Stimuleren fysieke leefbaarheid
Bewoners kunnen vaak zelf het beste aangeven welke ingrepen in de woonomgeving het meeste
effect hebben om de eigen wijk of het eigen dorp een nog prettiger plek te maken om te wonen. Zo
kan het zijn dat er de laatste tijd veel kinderen geboren zijn zodat de speelplek aangepast moet
worden aan jonge kinderen of kan er een bepaald kruispunt zijn waar oversteken onveilig is. Dit type
van ingrepen sluiten veelal aan bij kerntaken van de gemeente waarvoor regulier budget beschikbaar
is. Daarom is ervoor gekozen de verzoeken ter verbetering van de fysieke leefbaarheid in de tijd te
laten passen binnen de gemeentelijke beleidscycli.

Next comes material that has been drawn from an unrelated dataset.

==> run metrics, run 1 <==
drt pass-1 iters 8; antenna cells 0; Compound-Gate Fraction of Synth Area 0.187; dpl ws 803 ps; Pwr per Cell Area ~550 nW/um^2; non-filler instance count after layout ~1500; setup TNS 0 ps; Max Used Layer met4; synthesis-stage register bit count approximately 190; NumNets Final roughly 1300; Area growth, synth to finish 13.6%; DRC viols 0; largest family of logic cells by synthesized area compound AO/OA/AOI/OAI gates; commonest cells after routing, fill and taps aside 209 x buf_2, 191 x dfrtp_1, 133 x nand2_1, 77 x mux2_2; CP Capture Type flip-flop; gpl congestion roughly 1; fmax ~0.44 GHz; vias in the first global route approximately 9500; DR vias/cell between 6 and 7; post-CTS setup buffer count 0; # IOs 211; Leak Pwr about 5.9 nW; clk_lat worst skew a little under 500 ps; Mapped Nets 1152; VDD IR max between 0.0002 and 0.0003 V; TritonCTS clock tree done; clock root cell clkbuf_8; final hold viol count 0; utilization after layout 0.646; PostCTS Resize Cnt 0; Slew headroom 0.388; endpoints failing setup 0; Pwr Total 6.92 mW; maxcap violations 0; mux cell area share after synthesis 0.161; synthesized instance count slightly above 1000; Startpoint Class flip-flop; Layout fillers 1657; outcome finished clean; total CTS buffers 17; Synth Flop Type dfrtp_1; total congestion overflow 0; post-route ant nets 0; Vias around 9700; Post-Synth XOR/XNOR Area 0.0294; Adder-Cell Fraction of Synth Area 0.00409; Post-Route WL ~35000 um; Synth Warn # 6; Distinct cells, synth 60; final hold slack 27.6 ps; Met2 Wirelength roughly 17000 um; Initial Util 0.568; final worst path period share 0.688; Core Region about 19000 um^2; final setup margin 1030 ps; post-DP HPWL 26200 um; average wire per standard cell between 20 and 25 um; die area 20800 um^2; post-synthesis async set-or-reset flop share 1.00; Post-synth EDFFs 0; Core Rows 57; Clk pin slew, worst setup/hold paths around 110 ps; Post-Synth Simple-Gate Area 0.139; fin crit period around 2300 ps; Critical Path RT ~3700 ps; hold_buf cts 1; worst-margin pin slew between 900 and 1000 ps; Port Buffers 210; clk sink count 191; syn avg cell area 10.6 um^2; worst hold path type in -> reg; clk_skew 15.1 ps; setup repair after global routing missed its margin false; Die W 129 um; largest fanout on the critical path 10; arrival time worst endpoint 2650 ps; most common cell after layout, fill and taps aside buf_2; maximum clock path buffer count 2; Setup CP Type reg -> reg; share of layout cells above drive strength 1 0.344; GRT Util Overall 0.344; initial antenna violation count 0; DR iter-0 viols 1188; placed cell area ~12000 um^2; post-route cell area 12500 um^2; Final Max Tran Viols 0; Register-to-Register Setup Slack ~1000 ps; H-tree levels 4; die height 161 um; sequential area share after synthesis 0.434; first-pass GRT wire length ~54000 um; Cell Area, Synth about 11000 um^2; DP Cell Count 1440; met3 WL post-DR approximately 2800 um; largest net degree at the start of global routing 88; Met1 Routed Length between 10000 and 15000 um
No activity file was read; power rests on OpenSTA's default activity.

Initiatieven gericht op de fysieke leefbaarheid kunnen voor uitvoering in het jaar 2012 nog voor 1 april
worden ingediend. Daarna kunnen initiatieven voor 1 oktober worden ingediend, zodat we die zo veel
mogelijk kunnen inpassen in regulier gemeentelijk beleid en uitvoering in het daaropvolgende jaar. De
reële en haalbare initiatieven zullen dan worden opgenomen in de uitvoeringsplannen voor het daarop
volgend jaar. Ze worden betaald uit de reguliere gemeentelijke middelen, met waar dat niet of niet
helemaal past soms tot uitvoering komen met aanvullende financiering vanuit het centraal
leefbaarheidsbudget.
Tweederde deel van het centraal leefbaarheidsbudget oormerken we voor verbetering van fysieke
leefbaarheid.
10
Stimuleren sociale leefbaarheid
Initiatieven ter verbetering van de sociale leefbaarheid, zoals wijkschaatswedstrijden op de plassen,
straatspeeldag, samen paaseieren zoeken of een grote buurtschoonmaakactie zijn minder makkelijk
een jaar van tevoren in te plannen, ook zou dit ontmoedigend kunnen werken. Daarom kunnen deze
initiatieven gedurende het gehele jaar worden ingediend. De initiatieven moeten voldoen aan de
volgende voorwaarden om voor de subsidie in aanmerking te komen:
 De activiteit is bedoeld voor een groter gebied dan één straat, de activiteit is toegankelijk voor
(een groot deel van) de bewoners van het betreffende gebied,
 De activiteit bevordert de sociale cohesie,
 Eten en drinken wordt niet vergoed door de gemeente, alleen aanvullende activiteiten,
 De organisatoren dienen zorg te dragen voor de veiligheid van de mensen die meedoen en
voor de veiligheid van de overige weggebruikers
 De activiteit mag geen commercieel doel dienen,
 Het is de verantwoordelijkheid van de organisatoren zorg te dragen voor de eventueel
benodigde vergunningen,
Eénderde deel van het centraal leefbaarheidsbudget oormerken we voor verbetering van sociale
leefbaarheid.
Wellicht blijkt in de gesprekken met bijvoorbeeld de corporaties dat zij bereid zijn geld beschikbaar te
stellen voor het gebiedsgericht werken. De afspraken aangaande deze budgetten zullen worden
vastgelegd in samenwerkingsovereenkomsten met deze partijen. De hierboven voorgestelde
spelregels gelden uitsluitend voor gemeentelijk geld.